Java boot classpath (bootstrap classpath)

The term "boot classpath" comes from Java's Bootstrap Classes, which are the classes that implement the Java Platform. By default, bootstrap classes are in the rt.jar and several other jar files in the jre/lib directory according to How Classes are Found.

javac supports programmers wanting to resolve boot class (or extension class) references using an alternative Java platform implementation by providing -bootclasspath options.

The Scala compiler also provides -javabootclasspath <path> flag to override Java boot classpath.

For the Java boot classpath, the scala script justs puts everything in lib/ on it. This is not the right thing to do because it makes classes not on the user's classpath available. It also forces a particular version of the config, JLine, and JAnsi libraries. (Currently Scala's JLine is in a custom namespace, but I believe a goal is to use the standard JLine.) I think it is closer to the right thing to do for the scalac script, because no user code runs and configures a particular classpath. (This is not strictly true with macros anymore, but I expect macros are discouraged from using JLine.)

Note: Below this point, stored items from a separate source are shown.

[src/rtl/btn_cond_pkg.sv]
// Shared definitions for the button/switch conditioner: edge-mode encoding
// and the helper that decides whether a debounced edge is reported.
package btn_cond_pkg;

   typedef logic [1:0] edge_mode_t;

   localparam edge_mode_t EDGE_NONE = 2'b00;
   localparam edge_mode_t EDGE_RISE = 2'b01;
   localparam edge_mode_t EDGE_FALL = 2'b10;
   localparam edge_mode_t EDGE_BOTH = 2'b11;

   function automatic logic edge_qualifies(input edge_mode_t mode,
                                           input logic       rise,
                                           input logic       fall);
      logic want_rise;
      logic want_fall;
      if (mode == EDGE_NONE) return 1'b0;
      want_rise = (mode == EDGE_RISE) || (mode == EDGE_BOTH);
      want_fall = (mode == EDGE_FALL) || (mode == EDGE_BOTH);
      return (rise && want_rise) || (fall && want_fall);
   endfunction

endpackage

[src/rtl/btn_debounce_ch.sv]
// Single-channel synchroniser, stable-count debouncer and level register.
// rise_o/fall_o are high in the cycle before level_o takes its new value.
module btn_debounce_ch #(
   parameter int SYNC_STAGES = 2,
   parameter int DB_CYCLES   = 100,
   parameter bit RESET_LEVEL = 1'b0
) (
   input  logic clk,
   input  logic nrst,
   input  logic raw_i,
   output logic level_o,
   output logic rise_o,
   output logic fall_o
);

   localparam int               CNT_W    = $clog2(DB_CYCLES);
   localparam logic [CNT_W-1:0] CNT_LAST = CNT_W'(DB_CYCLES - 1);

   logic [SYNC_STAGES-1:0] sync_q, sync_d;
   logic [CNT_W-1:0]       cnt_q, cnt_d;
   logic                   level_q, level_d;
   logic                   sync_bit;

   assign sync_bit = sync_q[SYNC_STAGES-1];

   always_comb begin
      // NOTE: every always_comb output gets a default first, so no path leaves it unassigned and infers a latch.
      sync_d  = {sync_q[SYNC_STAGES-2:0], raw_i};
      cnt_d   = '0;
      level_d = level_q;
      // Any cycle where the synchronised input agrees with the level restarts the count.
      if (sync_bit != level_q) begin
         if (cnt_q == CNT_LAST) level_d = sync_bit;
         else                   cnt_d   = cnt_q + 1'b1;
      end
   end

   always_ff @(posedge clk) begin
      // NOTE: state uses non-blocking assignments so every flop samples pre-edge values.
      if (!nrst) begin
         sync_q  <= '0;
         cnt_q   <= '0;
         level_q <= RESET_LEVEL;
      end else begin
         sync_q  <= sync_d;
         cnt_q   <= cnt_d;
         level_q <= level_d;
      end
   end

   assign level_o = level_q;
   assign rise_o  = (level_d != level_q) &&  sync_bit;
   assign fall_o  = (level_d != level_q) && !sync_bit;

endmodule

[src/rtl/btn_cond_irq.sv]
// Multi-channel button/switch conditioner with per-channel edge selection,
// sticky pending flags and one maskable interrupt line.
module btn_cond_irq
   import btn_cond_pkg::*;
#(
   parameter int NUM_CH      = 4,
   parameter int SYNC_STAGES = 2,
   parameter int DB_CYCLES   = 100,
   parameter bit RESET_LEVEL = 1'b0
) (
   input  logic                clk,
   input  logic                nrst,
   input  logic [NUM_CH-1:0]   raw_in,
   input  logic [2*NUM_CH-1:0] edge_mode,
   input  logic [NUM_CH-1:0]   irq_mask,
   input  logic [NUM_CH-1:0]   pend_clr,
   output logic [NUM_CH-1:0]   level_out,
   output logic [NUM_CH-1:0]   edge_pulse,
   output logic [NUM_CH-1:0]   pending,
   output logic                irq
);

   logic [NUM_CH-1:0] ch_rise, ch_fall;
   logic [NUM_CH-1:0] edge_pulse_q, edge_pulse_d;
   logic [NUM_CH-1:0] pending_q, pending_d;
   logic              irq_q, irq_d;

   for (genvar i = 0; i < NUM_CH; i++) begin : g_ch
      btn_debounce_ch #(
         .SYNC_STAGES (SYNC_STAGES),
         .DB_CYCLES   (DB_CYCLES),
         .RESET_LEVEL (RESET_LEVEL)
      ) u_ch (
         .clk     (clk),
         .nrst    (nrst),
         .raw_i   (raw_in[i]),
         .level_o (level_out[i]),
         .rise_o  (ch_rise[i]),
         .fall_o  (ch_fall[i])
      );
   end

   always_comb begin
      edge_pulse_d = '0;
      for (int i = 0; i < NUM_CH; i++) begin
         edge_pulse_d[i] = edge_qualifies(edge_mode[2*i +: 2], ch_rise[i], ch_fall[i]);
      end
      // Set wins over a simultaneous clear so no event is lost.
      pending_d = (pending_q & ~pend_clr) | edge_pulse_q;
      irq_d     = |(pending_q & irq_mask);
   end

   always_ff @(posedge clk) begin
      if (!nrst) begin
         edge_pulse_q <= '0;
         pending_q    <= '0;
         irq_q        <= 1'b0;
      end else begin
         edge_pulse_q <= edge_pulse_d;
         pending_q    <= pending_d;
         irq_q        <= irq_d;
      end
   end

   assign edge_pulse = edge_pulse_q;
   assign pending    = pending_q;
   assign irq        = irq_q;

endmodule

[config.mk]
export PLATFORM = sky130hd
export DESIGN_NAME = btn_cond_irq
export DESIGN_NICKNAME = d
export VERILOG_FILES = /design/src/rtl/btn_cond_pkg.sv /design/src/rtl/btn_debounce_ch.sv /design/src/rtl/btn_cond_irq.sv
export SDC_FILE = /design/constraint.sdc
export NUM_CORES = 1
export LEC_CHECK = 0
export ABC_AREA = 0
export BUFFER_PORTS_ARGS = -buffer_cell sky130_fd_sc_hd__buf_2
export CORE_ASPECT_RATIO = 1.5
export CORE_MARGIN = 5
export CORE_UTILIZATION = 40
export CTS_CLUSTER_DIAMETER = 100
export DETAILED_ROUTE_END_ITERATION = 12
export GPL_TIMING_DRIVEN = 0
export PLACE_DENSITY_LB_ADDON = 0.3
export SYNTH_ARGS = -nofsm -noshare
export SYNTH_HDL_FRONTEND = slang
export SYNTH_SLANG_ARGS = --single-unit
[constraint.sdc]
create_clock -name clk -period 4.4 [get_ports clk]
set_clock_uncertainty 0.15 [all_clocks]
set_input_delay 0.44 -clock clk [delete_from_list [all_inputs] [get_ports clk]]
set_output_delay 0.44 -clock clk [all_outputs]
set_load 0.02 [all_outputs]
Word-level counts from Yosys, hierarchy flattened
Index checks and enable logic that the tools add are counted.
Widths: inputs -> output; s select.
{"block": "totals", "n_memories": 0, "ff_bits": 49, "rom_bits": 0, "out_inout_bits": 13, "ramBits": 0, "latch_bits": 0, "elab_cells": 113}
{"block": "op_classes", "mux": 20, "n_mul": 0, "n_shift": 0, "addsub": 4, "bitwise": 9, "n_eq_ne": 24, "n_div": 0, "n_lt_le_gt_ge": 0, "reduce_logical": 41}
{"op": "$add 7x1->7 const B", "count": 4}
{"op": "$eq 7x7->1 const B", "count": 4}
{"op": "$mux 1", "count": 20}
{"op": "$eq 2x2->1 const B", "count": 8}
{"op": "$logic_and 1x1->1", "count": 16}
{"op": "$logic_or 1x1->1", "count": 12}
{"op": "$reduce_or 3->1", "count": 4}
{"op": "$and 4x4->4", "count": 2}
{"op": "$eq 2x1->1 const B", "count": 4}
{"op": "$logic_not 2->1", "count": 4}
{"op": "$ne 1x1->1", "count": 8}
{"op": "$not 1->1", "count": 5}
{"op": "$logic_not 1->1", "count": 4}
{"op": "$not 4->4", "count": 1}
{"op": "$or 4x4->4", "count": 1}
{"op": "$reduce_or 4->1", "count": 1}

Depth between registers and ports, before layout
Gate-level depths: netlist of the first run.
{"block": "depth", "ltp_word": 8, "depth_mapped": 4, "ltp_nobuf": 4}

Cells and area by module
A second synthesis of the first run with hierarchy kept.
{"block": "hier_totals", "hier_cells": 208, "area_unflattened_um2": 2029.4}
{"module": "btn_debounce_ch", "area_per_inst_um2": 429.2, "cells_per_inst": 45, "instances": 4}
{"module": "btn_cond_irq", "area_per_inst_um2": 312.8, "cells_per_inst": 28, "instances": 1}

Worst setup path after synthesis of the first run
No wires, ideal clock.
{"block": "synth_path", "path_kind": "flip-flop to flip-flop", "start": "reg g_ch[2].u_ch.cnt_q[4]", "end": "reg g_ch[2].u_ch.cnt_q[2]", "n_path_buf": 0, "synth_period_minus_slack_ps": 1539, "stages_incl_launch_ff": 4, "path_slack_ps": 2861, "t_arrival_ps": 1258, "cell_sequence": "dfxtp_1 > or4b_4 > o211ai_1 > nor2_1"}
{"block": "synth_between", "elab_chain_len": 2}
{"element": "start, declared", "line": "btn_debounce_ch.sv:20", "text": "logic [CNT_W-1:0] cnt_q, cnt_d;"}
{"element": "start signal, assigned", "line": "btn_debounce_ch.sv:46", "text": "cnt_q <= cnt_d;"}
{"element": "$eq 7x7->1", "line": "btn_debounce_ch.sv:33", "text": "if (cnt_q == CNT_LAST) level_d = sync_bit;"}
{"element": "$reduce_or 3->1 (no source line)"}
No other way between the ends.
A chain may end at the register's enable or synchronous reset.

Worst setup path after layout of the first run
{"block": "layout_path", "start": "reg g_ch[2].u_ch.cnt_q[4]", "end": "reg g_ch[2].u_ch.cnt_q[4]"}
{"block": "layout_between", "elab_chain_len": 2}
{"element": "parallel branches: the longest is 2 deep, another holds $add 7x1->7"}
Several ways; the timed one is not identified.

==> results.md, run 1 <==
* Sequential cell area fraction in the yosys report at 51.4%
* Number of buffers created by CTS at 5
* Warning count from the yosys run at 0
* Setup repair after global routing missed its margin: false
* Number of synthesized flops with an enable pin at 0
* Crit start category: flip-flop
* Later-pin clock latency in the skew report at 0.30 ns
* Setup Total Neg Slack at 0 ns
* Maximum number of pins on one net before global-route repair at 17
* Total vias in the final route at around 1500
* Slew Viols, Final at 0
* Final Util at roughly half
* Placeable Area at 4580 um2
* Final routed DRC violation total at 0
* Max Cap Viol at 0
* Global-route wire length before repair at between 5000 and 6000 um
* GR Util met3 at 3.93%
* IR drop worst, VDD at between 0.2 and 0.25 mV
* Die outline height at 94.6 um
* Drt pass-1 iters at 4
* Most common flop cell mapped by yosys: dfxtp_1
* Via count of the first global-routing pass at 1380
* Maximum buffer depth of the clock tree at 2
* Boundary pin count at 35
* Number of levels in the clock H-tree at 2
* Half-perimeter wire length after detailed placement at 2560 um
* Overall overflow remaining after global route at 0
* Setup violators final at 0
* Data arrival time at the worst-slack endpoint at 1.75 ns
* Area of the die at 6280 um2
* Layout cell share with drive strength beyond 1 at about a fifth
* Total GRT Usage at 11.7%
* Result of the run: finished clean
* Post-CTS clock slew at the launch and capture registers of the worst setup and hold paths at 0.09 ns
* Number of antenna violations at the first check in global routing at 0
* Number of design-rule violations left by the first detailed-router iteration at 91
* Ordered cell list for the critical path: or4b_4, o211ai_1, nor2_1
* Number of nets in the layout at 270
* Slowest-stage cell, CP: or4b_4
* CTS tree: yes
* Most common cell after layout, fill and taps aside: dfxtp_1
* Unique masters post-synth at 29
* Post-detailed-routing wire length at 3410 um
* Remaining antenna violation count at 0
* CTS Hold Buffers Added at 0
* Static Leakage at 0.000879 uW
* Area growth, synth to finish at 17.8%
* Count of buffers inserted at the top-level ports at 34
* Crit Path Class: flip-flop to flip-flop
* Per-cell via count in the routed design at 4.83
* Post-route clock period utilization at 39.1%
* Worst-path fanout max at 6
* Headroom to the max-slew limit at 62.5%
* Fmax at 581 MHz
* Mean cell area of the mapped netlist at 9.41 um2
* Total power density per cell area at around 330 nW/um2
* Width of the chip at roughly 66 um
* Highest-count cells in the layout ignoring fill and taps: dfxtp_1 (49), buf_2 (34), nor2_1 (21)
* Root buffer cell: clkbuf_8
* Wire per inst at 11.0 um
* Fin. Hold Viols at 0
* Buffering stage count on the worst path with inverters included at 0
* Effective utilization at floorplan at 41.7%
* Critical path's top delay family: simple AND/OR/NAND/NOR gates
* Number of cells produced by synthesis at 203
* Met1 Use GR at a little over an eighth
* # Post-CTS Setup Buffers at 0
* Delay of the slowest cell on the worst path at roughly 0.56 ns
* DP Area at ~2200 um2
* Clock sinks at 49
* Crit end category: flip-flop
* Required time at the worst-slack endpoint at between 4 and 5 ns
* Min Tclk post-route at 1.72 ns
* Most Used Layer, Global Route: met2
* Gp weighted congestion at approximately 0.73
* Ys async rst share at 0%
* Number of rows created at floorplan at 30
* Slew at the pin closest to its max-slew limit at approximately 0.56 ns
* Mapped Area at 1910 um2
* Class of the tightest hold or removal check: input port to flip-flop
* Antenna diode count at 0
* Gates resized, CTS repair at 0
* FF+latch count, synth at 49
* Final Instance Area at 2250 um2
* Synth Net Count at 229
* Met2 Use GR at approximately a fifth
[synth_stat cells (all sizes together), types with 5 or more instances]
library cell	number	area [um2]
a21oi	16	80.1
and2	8	50.1
dfxtp	49	981
inv	10	37.5
mux2i	5	50.1
nand2	12	45.0
nand3	10	50.1
nor2	21	78.8
o21ai	11	55.1
or3	10	62.6
xor2	12	105
[layout make-up]
cell class / instances / area, um2
fillers: 472 / 2330
flip-flops and latches: 49 / 981
multi-input cells: 137 / 848
repair buffers: 34 / 170
well taps: 64 / 80.1
clock buffers: 5 / 68.8
inverters: 11 / 41.3
plain buffers: 6 / 38.8
clock inverters: 3 / 21.3
[cell families after synthesis]
| group | synth area share, % |
|---|---|
| xor gates and xnor gates | 7.34 |
| DFF | 51.4 |
| muxes | 2.62 |
| buffers and inverters | 4.19 |
| AOI/OAI and AO/OA | 9.70 |
| and+or+nand+nor | 22.1 |
| adders and majority gates | 2.62 |
[state kept, by name, indices dropped and copies added, names as in the netlist]
register,cells
g_ch.u_ch.cnt_q,28
pending,4
edge_pulse,4
g_ch.u_ch.level_o,4
irq,1
g_ch.u_ch.sync_q,8
[stage by stage]
stage	setup WS (ns)	total power, uW	std cells	hold slack [ns]
floorplan	2.86	471	203	0.262
global placement	2.69	484	301	0.265
detailed placement	2.62	485	301	0.271
global route	2.52	768	309	0.199
finish	2.68	736	309	0.193
CTS	2.68	748	309	0.184
[report_power, final]
group          internal [uW]  switching [uW]  total (uW)
combinational           12.0            11.3        23.3
sequential               448            3.13         451
clock                    113             150         262
total                    572             164         736
[routing by layer]
layer  vias up  share of wire (%)
li1        778                  -
met1       665                 47
met2        45                 43
met3         4                8.4
met4         0                1.7
met5         -                  0
[path summary, 6_finish.rpt]
check                               startpoint                                 to  slack (ns)  depth (start not counted)
max           g_ch[2].u_ch.cnt_q[4]$_SDFF_PP0_   g_ch[2].u_ch.cnt_q[4]$_SDFF_PP0_        2.68                          3
min                                  raw_in[2]  g_ch[2].u_ch.sync_q[0]$_SDFF_PN0_        0.19                          2
max reg2reg   g_ch[2].u_ch.cnt_q[4]$_SDFF_PP0_   g_ch[2].u_ch.cnt_q[4]$_SDFF_PP0_        2.68                          3
min reg2reg  g_ch[1].u_ch.sync_q[0]$_SDFF_PN0_  g_ch[1].u_ch.sync_q[1]$_SDFF_PN0_        0.29                          1
Power figures use the tool's default switching activity.
==> run 2, diff against run 1 <==
--- a/config.mk
+++ b/config.mk
@@ -5,7 +5,7 @@
 export SDC_FILE = /design/constraint.sdc
 export NUM_CORES = 1
 export LEC_CHECK = 0
-export ABC_AREA = 0
+export ABC_AREA = 1
 export BUFFER_PORTS_ARGS = -buffer_cell sky130_fd_sc_hd__buf_2
 export CORE_ASPECT_RATIO = 1.5
 export CORE_MARGIN = 5
==> constraint.sdc (replaced) <==
create_clock -name clk -period 1.65 [get_ports clk]
set_clock_uncertainty 0.15 [all_clocks]
set_input_delay 0.165 -clock clk [delete_from_list [all_inputs] [get_ports clk]]
set_output_delay 0.165 -clock clk [all_outputs]
set_load 0.02 [all_outputs]
==> run 2 against run 1 <==
Area after synthesis grew 15%. Sequential power increased to 2.7 times the previous value. Die area grew 13%. Critical path depth up 3. Hold slack worse by 0.19 ns. Clock-buffer cell count is 1 higher. Combinational power rose to 3.7 times the previous value. Non-clock buffer count increased by 6. Fmax grew 29%. Sequential share of layout area is 5.8 points lower. Final cell count is 34% higher. Critical path type unchanged.
==> results.md, run 2 <==
* Result of the run: finished clean
* Post-CTS clock slew at the launch and capture registers of the worst setup and hold paths at 0.08 ns (about the same)
* Worst setup path end: g_ch[3].u_ch.cnt_q[6]$_SDFF_PP0_
* Critical path's top delay family: simple AND/OR/NAND/NOR gates
* Boundary pin count at 35 (unchanged)
* Seq. cell area at 981 um2 (unchanged)
* Overall power after layout at 1940 uW (+160%)
* Global-route wire length before repair at 6990 um (+22%)
* Required time at the worst-slack endpoint at 1.68 ns (-2.75 ns)
* Gp weighted congestion at 0.765 (+5.0%)
* Width of the chip at 70.4 um (+6.0%)
* Static Leakage at 0.00114 uW (+30%)
* # Post-CTS Setup Buffers at 0 (unchanged)
* Die outline height at 101 um (+6.3%)
* Overall overflow remaining after global route at 0 (unchanged)
* XOR/XNOR share of the synthesized area at 1.60% (-5.7 points)
* Final Instance Area at 2590 um2 (+15%)
* Biggest register: g_ch.u_ch.cnt_q
* Crit start category: flip-flop
* Highest-count cells in the layout ignoring fill and taps: nand2_1 (69), inv_1 (52), nor2_1 (49), dfxtp_1 (49), buf_2 (34)
* Worst-case register-to-register setup slack at 0.32 ns (-2.36 ns)
* Post-route clock period utilization at 80.9% (+42 points)
* Synth cell count leaders: nand2_1 (69), inv_1 (52), dfxtp_1 (49), nor2_1 (49), nand3_1 (12)
* Later-pin clock latency in the skew report at 0.29 ns (about the same)
* Placeable Area at 5410 um2 (+18%)
* Buffering stage count on the worst path with inverters included at 1 (+1)
* Ys async rst share at 0% (unchanged)
* Total vias in the final route at 1807 (+21%)
* Maximum buffer depth of the clock tree at 2 (unchanged)
* Most common cell after layout, fill and taps aside: nand2_1
* Mux cell area share after synthesis at 0% (-2.6 points)
* DP Area at 2440 um2 (+13%)
* Most common flop cell mapped by yosys: dfxtp_1
* Final routed DRC violation total at 0 (unchanged)
* Root buffer cell: clkbuf_8
* Number of buffers created by CTS at 5 (unchanged)
* Number of cells on the critical path at 6 (+3)
* Setup violators final at 0 (unchanged)
* Class of the tightest hold or removal check: input port to flip-flop
* Setup repair after global routing missed its margin: false
* Number of levels in the clock H-tree at 2 (unchanged)
* Per-cell via count in the routed design at 4.36 (-9.6%)
* Remaining antenna violation count at 0 (unchanged)
* Total GRT Usage at 11.7% (+0.044 points)
* Number of cells produced by synthesis at 296 (+46%)
* Synth Net Count at 322 (+41%)
* Antenna diode count at 0 (unchanged)
* Sequential cell area fraction in the yosys report at 44.8% (-6.6 points)
* CTS tree: yes
* Headroom to the max-slew limit at 86.1% (+24 points)
* Crit Path Class: flip-flop to flip-flop
* Area of the die at 7080 um2 (+13%)
* Post-detailed-routing wire length at 3720 um (+8.9%)
* Half-perimeter wire length after detailed placement at 2850 um (+11%)
* Pre-CTS WS at 0.306 ns (-2.32 ns)
* Slew at the pin closest to its max-slew limit at 0.206 ns (-0.354 ns)
* Multi-input gate area in the final layout at 970 um2 (+14%)
* Warning count from the yosys run at 0 (unchanged)
* Number of nets in the layout at 369 (+37%)
* Synth top area share at 44.8% (-6.6 points)
* Setup Total Neg Slack at 0 ns (unchanged)
* Depth of the worst register-to-register path at 6 (+3)
* Number of rows created at floorplan at 33 (+10%)
* Maximum number of pins on one net before global-route repair at 15 (-2)
* Slowest-stage cell, CP: dfxtp_1
* Worst-path fanout max at 7 (+1)
* Crit end category: flip-flop
* Top Registers: g_ch.u_ch.cnt_q (28), g_ch.u_ch.sync_q (8)
* Mapped Area at 2190 um2 (+15%)
* Min-Delay Path Depth at 3 (+1)
* FF+latch count, synth at 49 (unchanged)
* Number of antenna violations at the first check in global routing at 0 (unchanged)
* Top-count cell post-synth: nand2_1
* Wire per inst at 8.97 um (-19%)
* Final Util at 48.0% (-1.2 points)
* Critical R2R Capture: g_ch[3].u_ch.cnt_q[6]$_SDFF_PP0_
* Critical path launch point: g_ch[3].u_ch.cnt_q[0]$_SDFF_PP0_
* Drt pass-1 iters at 4 (unchanged)
* Total power density per cell area at 749 nW/um2 (+130%)
* Cell accounting for the most synthesized area: dfxtp_1
* Dominant combinational cell family by area after synthesis: simple AND/OR/NAND/NOR gates
* Mean cell area of the mapped netlist at 7.39 um2 (-21%)
* Count of buffers inserted at the top-level ports at 33 (-2.9%)
* Ordered cell list for the critical path: ha_1, inv_1, nor2_2, nand3_2, nand2_4, a21oi_1
* Clock sinks at 49 (unchanged)
* Number of design-rule violations left by the first detailed-router iteration at 51 (-44%)
* Setup slack of the critical path after layout at 0.315 ns (-2.36 ns)
* Adder-Cell Fraction of Synth Area at 2.29% (-0.33 points)
* Count of filler cells inserted in the layout at 547 (+16%)
* Share of the synthesized area in compound gates (AO/OA/AOI/OAI) at 7.43% (-2.3 points)
* Max FFs per register at 28 (unchanged)
* Effective utilization at floorplan at 40.5% (-1.2 points)
* IR drop worst, VDD at 0.390 mV (+71%)
* Unique masters post-synth at 24 (-17%)
* Area contributors post-synth: dfxtp_1 (45%), nand2_1 (12%), inv_1 (8.9%)
* Via count of the first global-routing pass at 1770 (+28%)
* R2R Path Start: g_ch[3].u_ch.cnt_q[0]$_SDFF_PP0_
* Fmax at 749 MHz (+29%)
* Min Tclk post-route at 1.33 ns (-0.386 ns)
* Post-synthesis share of cell area spent on and, or, nand and nor gates at 33.0% (+11 points)
* Layout cell share with drive strength beyond 1 at 23.0% (+2.6 points)
* Max Cap Viol at 0 (unchanged)
* Data arrival time at the worst-slack endpoint at 1.37 ns (-0.38 ns)
* Number of synthesized flops with an enable pin at 0 (unchanged)
* Area growth, synth to finish at 18.5%
* Slew Viols, Final at 0 (unchanged)
* Delay of the slowest cell on the worst path at 0.38 ns (-0.18 ns)
* Fin. Hold Viols at 0 (unchanged)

I assume the original reason for putting anything on the boot classpath is to avoid some jvm overhead somewhere, perhaps class file verification. One possibility is to include something on the boot classpath only if it is on the normal classpath. Some things might automatically be added to the normal classpath, like scala-library.jar, but that is separate from the boot classpath issue.

Selecting Scala jars

There are various situations where a tool might need to select a set of Scala jars:

  • default library classpath: for example, sbt adds scala-library.jar when autoScalaLibrary := true
  • compiler classpath: the jars needed to invoke scalac on a user's project
  • repl classpath
  • cached Scala classpath: sbt creates a class loader with the standard Scala jars needed and keeps it around. "needed" is loosely defined, but this would be the library and anything needed for scalac or the repl. It may or may not include actors or other things split off with modularization.

There isn't much of a problem when dealing with managed dependencies, only the decision of what jars to include. For the default library classpath, I'd propose that the default be the minimal core, that this module be called scala-library, and that there be a scala-library-all or something to pull in all library components. For the cached classpath, I'd propose that it be scala-compiler-all, which includes everything that has previously been included (repl, scaladoc, maybe adding scalap?). I'm not sure about things like scala-actors or other optional components. Whatever is included here has to be downloaded by every sbt user whether they use it or not.

When it comes to the lib/ directory of a locally built Scala or a Scala distribution, things are harder. There is just the lib/ directory without any information. In the completely unmanaged use case, there is no knowledge of dependencies. So, it isn't possible to say "all jars needed to run scalac" or "all jars in scala-library"

In the case where someone is still using managed dependencies, such as taking an existing project and setting scalaHome to use a locally built Scala version, sbt will use the dependency information from the configured repositories, but substitute the jars from the local Scala. This of course will run into problems if the dependencies have changed in the locally built Scala version.